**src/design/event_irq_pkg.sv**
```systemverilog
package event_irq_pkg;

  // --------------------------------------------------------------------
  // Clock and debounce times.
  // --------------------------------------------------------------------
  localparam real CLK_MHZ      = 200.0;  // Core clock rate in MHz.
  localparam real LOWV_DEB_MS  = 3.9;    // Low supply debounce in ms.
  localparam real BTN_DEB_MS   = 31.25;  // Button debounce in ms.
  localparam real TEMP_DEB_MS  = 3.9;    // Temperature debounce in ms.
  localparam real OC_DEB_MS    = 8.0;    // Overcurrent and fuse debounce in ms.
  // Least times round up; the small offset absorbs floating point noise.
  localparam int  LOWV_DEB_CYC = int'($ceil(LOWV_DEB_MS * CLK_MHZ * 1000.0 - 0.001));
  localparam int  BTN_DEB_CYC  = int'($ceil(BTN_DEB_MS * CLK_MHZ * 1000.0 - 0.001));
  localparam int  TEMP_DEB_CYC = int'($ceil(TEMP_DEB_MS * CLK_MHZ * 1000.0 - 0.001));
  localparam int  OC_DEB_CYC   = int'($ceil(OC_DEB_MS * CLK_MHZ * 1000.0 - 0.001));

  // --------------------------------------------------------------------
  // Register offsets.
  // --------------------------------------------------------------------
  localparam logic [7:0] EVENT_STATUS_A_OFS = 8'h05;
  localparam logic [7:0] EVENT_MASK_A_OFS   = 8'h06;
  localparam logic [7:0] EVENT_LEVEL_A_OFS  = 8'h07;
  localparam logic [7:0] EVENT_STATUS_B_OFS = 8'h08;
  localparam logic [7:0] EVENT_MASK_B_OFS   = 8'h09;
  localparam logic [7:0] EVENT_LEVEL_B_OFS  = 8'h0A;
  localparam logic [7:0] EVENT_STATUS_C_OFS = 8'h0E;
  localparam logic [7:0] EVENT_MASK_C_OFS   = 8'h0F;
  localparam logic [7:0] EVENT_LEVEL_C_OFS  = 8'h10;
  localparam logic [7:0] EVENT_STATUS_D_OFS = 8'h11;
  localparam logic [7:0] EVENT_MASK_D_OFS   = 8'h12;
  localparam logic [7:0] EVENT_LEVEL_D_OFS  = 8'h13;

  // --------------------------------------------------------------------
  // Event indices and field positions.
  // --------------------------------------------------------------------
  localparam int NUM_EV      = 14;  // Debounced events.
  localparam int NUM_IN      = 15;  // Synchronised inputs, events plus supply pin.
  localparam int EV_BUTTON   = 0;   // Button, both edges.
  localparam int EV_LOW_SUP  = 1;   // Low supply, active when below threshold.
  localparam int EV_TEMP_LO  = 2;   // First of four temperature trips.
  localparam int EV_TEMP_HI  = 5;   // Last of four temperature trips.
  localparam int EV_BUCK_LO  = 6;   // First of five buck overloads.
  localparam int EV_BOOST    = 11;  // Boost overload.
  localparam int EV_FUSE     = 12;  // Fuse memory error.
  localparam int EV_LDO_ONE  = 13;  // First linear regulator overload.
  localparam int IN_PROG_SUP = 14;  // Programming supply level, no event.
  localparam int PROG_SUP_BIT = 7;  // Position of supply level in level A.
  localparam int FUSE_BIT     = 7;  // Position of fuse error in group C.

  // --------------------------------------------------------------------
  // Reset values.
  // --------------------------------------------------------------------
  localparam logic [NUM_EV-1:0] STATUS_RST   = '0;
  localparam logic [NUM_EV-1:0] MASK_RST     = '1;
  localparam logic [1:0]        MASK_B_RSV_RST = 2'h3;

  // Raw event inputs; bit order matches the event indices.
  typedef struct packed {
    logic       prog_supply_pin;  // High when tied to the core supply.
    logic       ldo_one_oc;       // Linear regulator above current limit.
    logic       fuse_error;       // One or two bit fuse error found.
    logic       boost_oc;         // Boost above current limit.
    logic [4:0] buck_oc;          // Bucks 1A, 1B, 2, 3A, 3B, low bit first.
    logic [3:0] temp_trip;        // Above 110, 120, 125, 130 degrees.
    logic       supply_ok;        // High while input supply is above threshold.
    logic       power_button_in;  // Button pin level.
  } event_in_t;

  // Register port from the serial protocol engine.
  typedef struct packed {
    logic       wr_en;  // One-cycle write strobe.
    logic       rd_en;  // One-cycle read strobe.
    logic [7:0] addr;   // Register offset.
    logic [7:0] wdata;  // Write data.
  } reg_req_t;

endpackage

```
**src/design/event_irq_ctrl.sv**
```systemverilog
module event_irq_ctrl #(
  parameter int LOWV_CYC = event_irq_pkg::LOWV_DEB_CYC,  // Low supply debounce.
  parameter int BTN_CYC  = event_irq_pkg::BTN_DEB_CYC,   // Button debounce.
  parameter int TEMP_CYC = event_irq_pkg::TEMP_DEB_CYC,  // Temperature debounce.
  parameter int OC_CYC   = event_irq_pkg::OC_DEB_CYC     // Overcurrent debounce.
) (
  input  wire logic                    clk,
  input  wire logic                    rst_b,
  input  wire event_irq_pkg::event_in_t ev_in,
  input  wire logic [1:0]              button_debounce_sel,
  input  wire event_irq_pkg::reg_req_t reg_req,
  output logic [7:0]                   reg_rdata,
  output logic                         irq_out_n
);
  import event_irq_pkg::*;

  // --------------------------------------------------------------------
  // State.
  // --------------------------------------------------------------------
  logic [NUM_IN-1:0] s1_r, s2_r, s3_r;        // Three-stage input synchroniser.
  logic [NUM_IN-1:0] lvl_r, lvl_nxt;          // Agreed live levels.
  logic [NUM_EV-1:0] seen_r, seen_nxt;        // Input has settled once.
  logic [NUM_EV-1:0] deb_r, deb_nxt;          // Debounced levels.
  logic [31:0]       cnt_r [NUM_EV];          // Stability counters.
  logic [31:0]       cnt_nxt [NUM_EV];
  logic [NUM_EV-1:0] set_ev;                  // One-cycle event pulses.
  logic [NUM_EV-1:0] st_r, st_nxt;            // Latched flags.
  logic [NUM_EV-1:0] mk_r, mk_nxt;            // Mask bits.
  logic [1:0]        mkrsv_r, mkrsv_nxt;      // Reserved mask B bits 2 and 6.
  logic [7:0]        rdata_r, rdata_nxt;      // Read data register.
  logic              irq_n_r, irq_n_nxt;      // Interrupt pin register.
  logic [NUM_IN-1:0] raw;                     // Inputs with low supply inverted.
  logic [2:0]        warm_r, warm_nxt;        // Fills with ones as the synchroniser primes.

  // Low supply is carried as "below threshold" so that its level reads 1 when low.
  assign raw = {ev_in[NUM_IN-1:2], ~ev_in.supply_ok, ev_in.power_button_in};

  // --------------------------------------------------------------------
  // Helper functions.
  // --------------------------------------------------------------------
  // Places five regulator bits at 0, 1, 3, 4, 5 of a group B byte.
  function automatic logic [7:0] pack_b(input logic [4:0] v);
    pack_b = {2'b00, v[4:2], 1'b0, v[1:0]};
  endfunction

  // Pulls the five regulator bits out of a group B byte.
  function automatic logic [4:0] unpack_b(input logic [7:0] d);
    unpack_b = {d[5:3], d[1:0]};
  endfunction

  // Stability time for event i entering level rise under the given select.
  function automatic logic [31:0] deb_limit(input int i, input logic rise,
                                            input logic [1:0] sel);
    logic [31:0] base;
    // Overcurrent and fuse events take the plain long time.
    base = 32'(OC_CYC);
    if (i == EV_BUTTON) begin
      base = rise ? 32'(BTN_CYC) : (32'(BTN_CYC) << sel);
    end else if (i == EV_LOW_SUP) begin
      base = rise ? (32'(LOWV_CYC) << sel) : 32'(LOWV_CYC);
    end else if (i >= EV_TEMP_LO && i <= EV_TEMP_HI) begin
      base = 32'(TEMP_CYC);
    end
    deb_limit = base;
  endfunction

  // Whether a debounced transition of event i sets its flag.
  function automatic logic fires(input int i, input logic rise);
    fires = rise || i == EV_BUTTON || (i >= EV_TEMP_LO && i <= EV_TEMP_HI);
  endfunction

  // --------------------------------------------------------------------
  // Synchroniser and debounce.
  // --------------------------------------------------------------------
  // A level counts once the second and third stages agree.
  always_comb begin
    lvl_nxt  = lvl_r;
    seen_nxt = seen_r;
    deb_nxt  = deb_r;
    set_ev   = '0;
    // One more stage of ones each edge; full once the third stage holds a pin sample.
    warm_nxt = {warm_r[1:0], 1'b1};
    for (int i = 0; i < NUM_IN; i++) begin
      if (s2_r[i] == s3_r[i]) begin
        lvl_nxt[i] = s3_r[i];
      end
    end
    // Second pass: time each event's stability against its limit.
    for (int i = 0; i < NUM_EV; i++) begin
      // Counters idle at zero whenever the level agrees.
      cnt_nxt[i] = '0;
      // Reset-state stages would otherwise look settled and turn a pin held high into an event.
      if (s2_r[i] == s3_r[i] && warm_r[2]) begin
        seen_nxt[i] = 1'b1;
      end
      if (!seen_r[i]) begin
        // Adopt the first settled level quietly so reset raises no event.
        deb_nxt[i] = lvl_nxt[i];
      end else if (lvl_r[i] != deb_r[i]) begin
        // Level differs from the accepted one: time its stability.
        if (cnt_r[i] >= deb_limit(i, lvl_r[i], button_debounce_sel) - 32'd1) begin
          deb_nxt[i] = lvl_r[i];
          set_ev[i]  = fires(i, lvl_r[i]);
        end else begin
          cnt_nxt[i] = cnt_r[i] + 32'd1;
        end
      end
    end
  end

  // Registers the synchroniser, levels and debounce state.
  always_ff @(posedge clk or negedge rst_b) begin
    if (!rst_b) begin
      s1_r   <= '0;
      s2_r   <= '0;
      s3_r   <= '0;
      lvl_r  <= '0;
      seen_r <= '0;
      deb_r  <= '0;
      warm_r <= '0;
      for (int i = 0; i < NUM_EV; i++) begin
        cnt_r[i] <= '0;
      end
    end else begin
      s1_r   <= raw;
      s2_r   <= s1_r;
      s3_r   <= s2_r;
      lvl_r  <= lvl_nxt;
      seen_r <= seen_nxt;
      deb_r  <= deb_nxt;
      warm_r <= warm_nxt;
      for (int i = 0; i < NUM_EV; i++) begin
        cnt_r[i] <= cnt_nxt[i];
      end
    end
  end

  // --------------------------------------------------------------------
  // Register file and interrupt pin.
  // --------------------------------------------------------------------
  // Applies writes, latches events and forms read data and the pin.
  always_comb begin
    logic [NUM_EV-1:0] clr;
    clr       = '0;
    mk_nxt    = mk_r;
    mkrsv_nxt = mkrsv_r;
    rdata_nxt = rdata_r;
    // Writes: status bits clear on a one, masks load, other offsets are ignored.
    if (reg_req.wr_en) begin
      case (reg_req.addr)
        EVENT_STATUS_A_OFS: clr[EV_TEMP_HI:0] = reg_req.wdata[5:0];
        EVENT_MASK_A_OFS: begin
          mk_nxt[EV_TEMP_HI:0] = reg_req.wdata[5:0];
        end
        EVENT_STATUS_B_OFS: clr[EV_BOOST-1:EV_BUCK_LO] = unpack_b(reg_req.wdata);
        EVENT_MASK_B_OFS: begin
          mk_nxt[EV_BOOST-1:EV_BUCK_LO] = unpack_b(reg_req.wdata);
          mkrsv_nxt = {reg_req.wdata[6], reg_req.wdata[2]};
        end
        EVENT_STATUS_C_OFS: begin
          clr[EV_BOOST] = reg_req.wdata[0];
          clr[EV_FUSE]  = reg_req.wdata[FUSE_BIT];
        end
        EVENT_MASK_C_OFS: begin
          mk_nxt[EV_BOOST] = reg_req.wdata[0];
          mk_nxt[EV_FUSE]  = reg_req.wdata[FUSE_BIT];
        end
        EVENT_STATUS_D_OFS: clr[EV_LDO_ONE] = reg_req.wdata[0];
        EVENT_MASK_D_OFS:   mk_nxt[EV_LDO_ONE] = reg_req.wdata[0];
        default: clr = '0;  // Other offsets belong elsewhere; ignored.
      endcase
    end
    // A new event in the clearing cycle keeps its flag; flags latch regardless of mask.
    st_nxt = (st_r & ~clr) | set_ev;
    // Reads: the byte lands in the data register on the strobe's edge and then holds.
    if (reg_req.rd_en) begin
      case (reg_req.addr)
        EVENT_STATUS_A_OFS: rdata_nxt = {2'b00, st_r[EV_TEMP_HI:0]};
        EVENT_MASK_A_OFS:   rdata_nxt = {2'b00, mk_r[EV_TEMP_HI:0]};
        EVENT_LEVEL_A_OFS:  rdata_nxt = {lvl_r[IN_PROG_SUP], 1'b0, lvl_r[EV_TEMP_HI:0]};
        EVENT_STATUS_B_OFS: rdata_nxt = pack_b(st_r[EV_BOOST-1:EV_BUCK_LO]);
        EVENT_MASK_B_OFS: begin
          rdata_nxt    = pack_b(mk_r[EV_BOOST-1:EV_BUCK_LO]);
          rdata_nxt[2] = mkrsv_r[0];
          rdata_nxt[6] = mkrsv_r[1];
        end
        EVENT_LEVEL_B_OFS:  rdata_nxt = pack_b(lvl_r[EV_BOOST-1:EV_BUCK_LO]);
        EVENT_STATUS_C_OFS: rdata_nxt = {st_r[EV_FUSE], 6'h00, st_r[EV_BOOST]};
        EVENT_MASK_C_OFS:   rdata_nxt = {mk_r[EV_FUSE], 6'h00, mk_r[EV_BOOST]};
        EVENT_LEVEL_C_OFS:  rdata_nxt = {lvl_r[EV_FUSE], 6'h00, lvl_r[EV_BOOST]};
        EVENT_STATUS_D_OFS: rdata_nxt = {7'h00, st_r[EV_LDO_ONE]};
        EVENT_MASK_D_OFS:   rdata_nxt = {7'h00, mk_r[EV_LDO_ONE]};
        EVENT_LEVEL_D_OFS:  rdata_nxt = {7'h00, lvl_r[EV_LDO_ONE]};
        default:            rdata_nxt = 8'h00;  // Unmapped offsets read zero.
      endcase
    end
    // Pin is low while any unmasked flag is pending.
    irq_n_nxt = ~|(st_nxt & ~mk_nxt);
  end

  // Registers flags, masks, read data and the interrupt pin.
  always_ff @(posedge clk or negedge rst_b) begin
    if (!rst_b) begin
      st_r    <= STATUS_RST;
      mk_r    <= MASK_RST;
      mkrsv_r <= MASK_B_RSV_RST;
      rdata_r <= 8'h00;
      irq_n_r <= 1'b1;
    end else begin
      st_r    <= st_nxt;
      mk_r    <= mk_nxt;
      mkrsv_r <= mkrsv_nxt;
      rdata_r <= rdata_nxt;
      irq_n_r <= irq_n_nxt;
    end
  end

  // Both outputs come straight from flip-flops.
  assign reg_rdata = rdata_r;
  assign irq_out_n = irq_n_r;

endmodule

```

# # #

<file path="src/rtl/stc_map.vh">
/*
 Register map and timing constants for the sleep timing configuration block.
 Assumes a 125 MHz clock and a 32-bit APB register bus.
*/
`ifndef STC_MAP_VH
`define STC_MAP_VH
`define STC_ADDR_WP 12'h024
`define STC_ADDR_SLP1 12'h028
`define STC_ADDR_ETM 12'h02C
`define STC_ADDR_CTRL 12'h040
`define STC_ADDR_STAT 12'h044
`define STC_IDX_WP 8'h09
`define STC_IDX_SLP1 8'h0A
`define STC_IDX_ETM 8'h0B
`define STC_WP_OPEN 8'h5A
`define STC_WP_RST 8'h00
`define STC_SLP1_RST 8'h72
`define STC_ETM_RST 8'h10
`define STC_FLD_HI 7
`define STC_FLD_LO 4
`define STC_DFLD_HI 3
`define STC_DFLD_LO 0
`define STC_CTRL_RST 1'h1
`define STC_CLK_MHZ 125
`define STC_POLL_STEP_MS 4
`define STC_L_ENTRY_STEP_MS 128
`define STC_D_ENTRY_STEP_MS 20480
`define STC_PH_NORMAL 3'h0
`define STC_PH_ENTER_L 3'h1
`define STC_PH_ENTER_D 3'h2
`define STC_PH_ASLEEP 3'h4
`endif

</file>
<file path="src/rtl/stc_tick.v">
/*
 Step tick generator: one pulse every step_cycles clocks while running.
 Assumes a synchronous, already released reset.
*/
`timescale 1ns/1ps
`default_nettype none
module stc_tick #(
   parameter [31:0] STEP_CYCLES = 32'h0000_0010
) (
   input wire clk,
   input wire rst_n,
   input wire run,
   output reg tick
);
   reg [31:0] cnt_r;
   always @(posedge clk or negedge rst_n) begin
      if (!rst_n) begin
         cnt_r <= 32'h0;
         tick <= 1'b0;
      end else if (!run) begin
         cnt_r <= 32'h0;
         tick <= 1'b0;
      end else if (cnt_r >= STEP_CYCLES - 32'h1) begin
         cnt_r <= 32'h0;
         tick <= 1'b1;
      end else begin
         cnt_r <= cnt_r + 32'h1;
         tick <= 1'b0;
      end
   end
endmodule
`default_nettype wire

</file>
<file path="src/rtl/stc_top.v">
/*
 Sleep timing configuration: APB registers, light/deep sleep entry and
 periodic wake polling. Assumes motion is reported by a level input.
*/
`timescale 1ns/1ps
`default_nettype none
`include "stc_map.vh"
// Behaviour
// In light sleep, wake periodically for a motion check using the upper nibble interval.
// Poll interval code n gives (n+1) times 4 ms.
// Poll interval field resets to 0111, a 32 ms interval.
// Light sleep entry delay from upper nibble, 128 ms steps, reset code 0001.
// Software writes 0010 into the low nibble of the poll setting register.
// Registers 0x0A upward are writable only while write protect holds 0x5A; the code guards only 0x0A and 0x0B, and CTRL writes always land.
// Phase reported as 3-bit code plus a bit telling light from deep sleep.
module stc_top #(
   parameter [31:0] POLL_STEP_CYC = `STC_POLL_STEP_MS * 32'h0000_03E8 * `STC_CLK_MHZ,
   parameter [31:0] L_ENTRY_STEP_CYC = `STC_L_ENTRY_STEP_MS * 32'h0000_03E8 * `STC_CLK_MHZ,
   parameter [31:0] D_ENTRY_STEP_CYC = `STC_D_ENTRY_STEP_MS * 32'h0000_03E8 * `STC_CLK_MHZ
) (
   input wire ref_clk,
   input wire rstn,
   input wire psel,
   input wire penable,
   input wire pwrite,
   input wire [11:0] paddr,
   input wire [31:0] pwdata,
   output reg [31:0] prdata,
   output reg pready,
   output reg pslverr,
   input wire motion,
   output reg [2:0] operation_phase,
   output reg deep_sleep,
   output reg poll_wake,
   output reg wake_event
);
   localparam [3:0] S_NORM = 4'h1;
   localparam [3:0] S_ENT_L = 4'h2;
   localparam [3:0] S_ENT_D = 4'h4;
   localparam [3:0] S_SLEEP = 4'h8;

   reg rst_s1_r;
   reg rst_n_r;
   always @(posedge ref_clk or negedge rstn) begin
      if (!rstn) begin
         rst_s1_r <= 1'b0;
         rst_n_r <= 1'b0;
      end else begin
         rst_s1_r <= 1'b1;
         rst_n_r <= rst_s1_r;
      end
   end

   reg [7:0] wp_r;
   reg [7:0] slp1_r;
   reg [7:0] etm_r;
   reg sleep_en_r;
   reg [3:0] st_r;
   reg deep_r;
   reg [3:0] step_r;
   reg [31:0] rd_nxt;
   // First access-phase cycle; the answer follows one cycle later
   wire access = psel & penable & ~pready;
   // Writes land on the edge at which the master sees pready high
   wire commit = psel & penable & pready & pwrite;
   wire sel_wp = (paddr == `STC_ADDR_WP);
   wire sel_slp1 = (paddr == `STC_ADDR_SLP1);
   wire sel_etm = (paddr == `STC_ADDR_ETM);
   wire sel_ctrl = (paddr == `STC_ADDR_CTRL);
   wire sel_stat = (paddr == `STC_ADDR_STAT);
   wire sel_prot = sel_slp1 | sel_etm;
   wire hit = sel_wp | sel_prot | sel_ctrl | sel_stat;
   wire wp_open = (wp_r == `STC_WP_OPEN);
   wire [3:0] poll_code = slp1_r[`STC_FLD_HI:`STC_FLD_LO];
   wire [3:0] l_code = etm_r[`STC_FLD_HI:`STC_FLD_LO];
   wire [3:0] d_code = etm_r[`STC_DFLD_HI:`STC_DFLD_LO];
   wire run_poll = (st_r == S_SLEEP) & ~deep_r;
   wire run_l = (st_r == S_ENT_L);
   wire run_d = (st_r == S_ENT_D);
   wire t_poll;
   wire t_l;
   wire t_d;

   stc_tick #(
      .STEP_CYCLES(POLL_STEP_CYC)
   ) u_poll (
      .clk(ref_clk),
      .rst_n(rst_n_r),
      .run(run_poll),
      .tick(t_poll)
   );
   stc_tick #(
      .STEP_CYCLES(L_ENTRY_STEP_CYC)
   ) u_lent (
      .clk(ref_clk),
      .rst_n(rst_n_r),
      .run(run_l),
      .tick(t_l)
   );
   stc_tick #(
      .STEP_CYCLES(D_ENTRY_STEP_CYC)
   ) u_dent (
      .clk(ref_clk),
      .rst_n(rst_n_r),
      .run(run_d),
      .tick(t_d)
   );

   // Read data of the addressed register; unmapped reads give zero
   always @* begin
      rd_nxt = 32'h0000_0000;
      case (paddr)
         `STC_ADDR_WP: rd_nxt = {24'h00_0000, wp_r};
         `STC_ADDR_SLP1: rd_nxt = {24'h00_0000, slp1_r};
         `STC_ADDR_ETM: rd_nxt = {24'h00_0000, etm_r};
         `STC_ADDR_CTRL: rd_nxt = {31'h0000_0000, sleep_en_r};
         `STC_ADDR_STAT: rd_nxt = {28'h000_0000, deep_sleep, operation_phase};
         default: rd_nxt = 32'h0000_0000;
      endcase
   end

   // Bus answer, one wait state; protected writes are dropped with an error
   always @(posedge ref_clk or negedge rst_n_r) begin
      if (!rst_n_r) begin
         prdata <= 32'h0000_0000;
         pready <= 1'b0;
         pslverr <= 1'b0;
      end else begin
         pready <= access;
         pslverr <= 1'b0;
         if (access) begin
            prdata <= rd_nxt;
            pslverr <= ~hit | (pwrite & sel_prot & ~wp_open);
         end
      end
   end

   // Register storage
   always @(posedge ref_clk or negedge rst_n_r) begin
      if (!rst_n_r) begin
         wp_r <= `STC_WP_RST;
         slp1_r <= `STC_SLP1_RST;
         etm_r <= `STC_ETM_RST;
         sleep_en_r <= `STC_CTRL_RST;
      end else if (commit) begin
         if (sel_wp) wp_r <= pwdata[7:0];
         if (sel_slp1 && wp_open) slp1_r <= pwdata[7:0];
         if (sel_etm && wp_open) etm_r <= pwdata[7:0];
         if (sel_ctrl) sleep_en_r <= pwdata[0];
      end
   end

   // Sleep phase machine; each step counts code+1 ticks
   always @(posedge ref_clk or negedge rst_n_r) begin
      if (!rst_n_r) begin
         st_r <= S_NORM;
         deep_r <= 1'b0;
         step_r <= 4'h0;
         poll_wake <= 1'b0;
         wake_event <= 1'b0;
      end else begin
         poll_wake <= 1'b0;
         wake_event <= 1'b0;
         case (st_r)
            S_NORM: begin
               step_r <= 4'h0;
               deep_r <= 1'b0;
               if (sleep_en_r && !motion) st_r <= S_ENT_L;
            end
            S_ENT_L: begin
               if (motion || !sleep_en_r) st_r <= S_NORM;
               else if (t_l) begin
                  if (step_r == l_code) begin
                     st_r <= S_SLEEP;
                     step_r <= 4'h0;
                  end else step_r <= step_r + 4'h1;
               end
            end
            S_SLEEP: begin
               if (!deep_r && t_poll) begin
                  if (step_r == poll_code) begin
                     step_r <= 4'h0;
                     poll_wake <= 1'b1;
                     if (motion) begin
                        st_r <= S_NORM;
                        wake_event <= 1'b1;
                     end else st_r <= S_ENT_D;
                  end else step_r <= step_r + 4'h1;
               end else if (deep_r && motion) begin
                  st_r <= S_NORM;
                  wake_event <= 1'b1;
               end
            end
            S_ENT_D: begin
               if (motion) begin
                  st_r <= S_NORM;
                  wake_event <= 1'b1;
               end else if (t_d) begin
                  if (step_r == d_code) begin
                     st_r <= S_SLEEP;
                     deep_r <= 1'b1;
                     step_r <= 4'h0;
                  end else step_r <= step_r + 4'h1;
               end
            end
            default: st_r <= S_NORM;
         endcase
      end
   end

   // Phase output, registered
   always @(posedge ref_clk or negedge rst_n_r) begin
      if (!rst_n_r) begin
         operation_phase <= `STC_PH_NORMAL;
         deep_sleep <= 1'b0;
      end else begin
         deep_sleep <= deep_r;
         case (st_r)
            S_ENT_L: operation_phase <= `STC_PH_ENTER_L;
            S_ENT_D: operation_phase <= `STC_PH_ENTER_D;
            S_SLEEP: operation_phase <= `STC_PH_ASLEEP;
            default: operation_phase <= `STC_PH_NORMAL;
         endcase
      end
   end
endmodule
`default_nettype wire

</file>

# # #

- _Your task_
Only a number is wanted here. How many lines in the material contain "base"?

- _Output_
6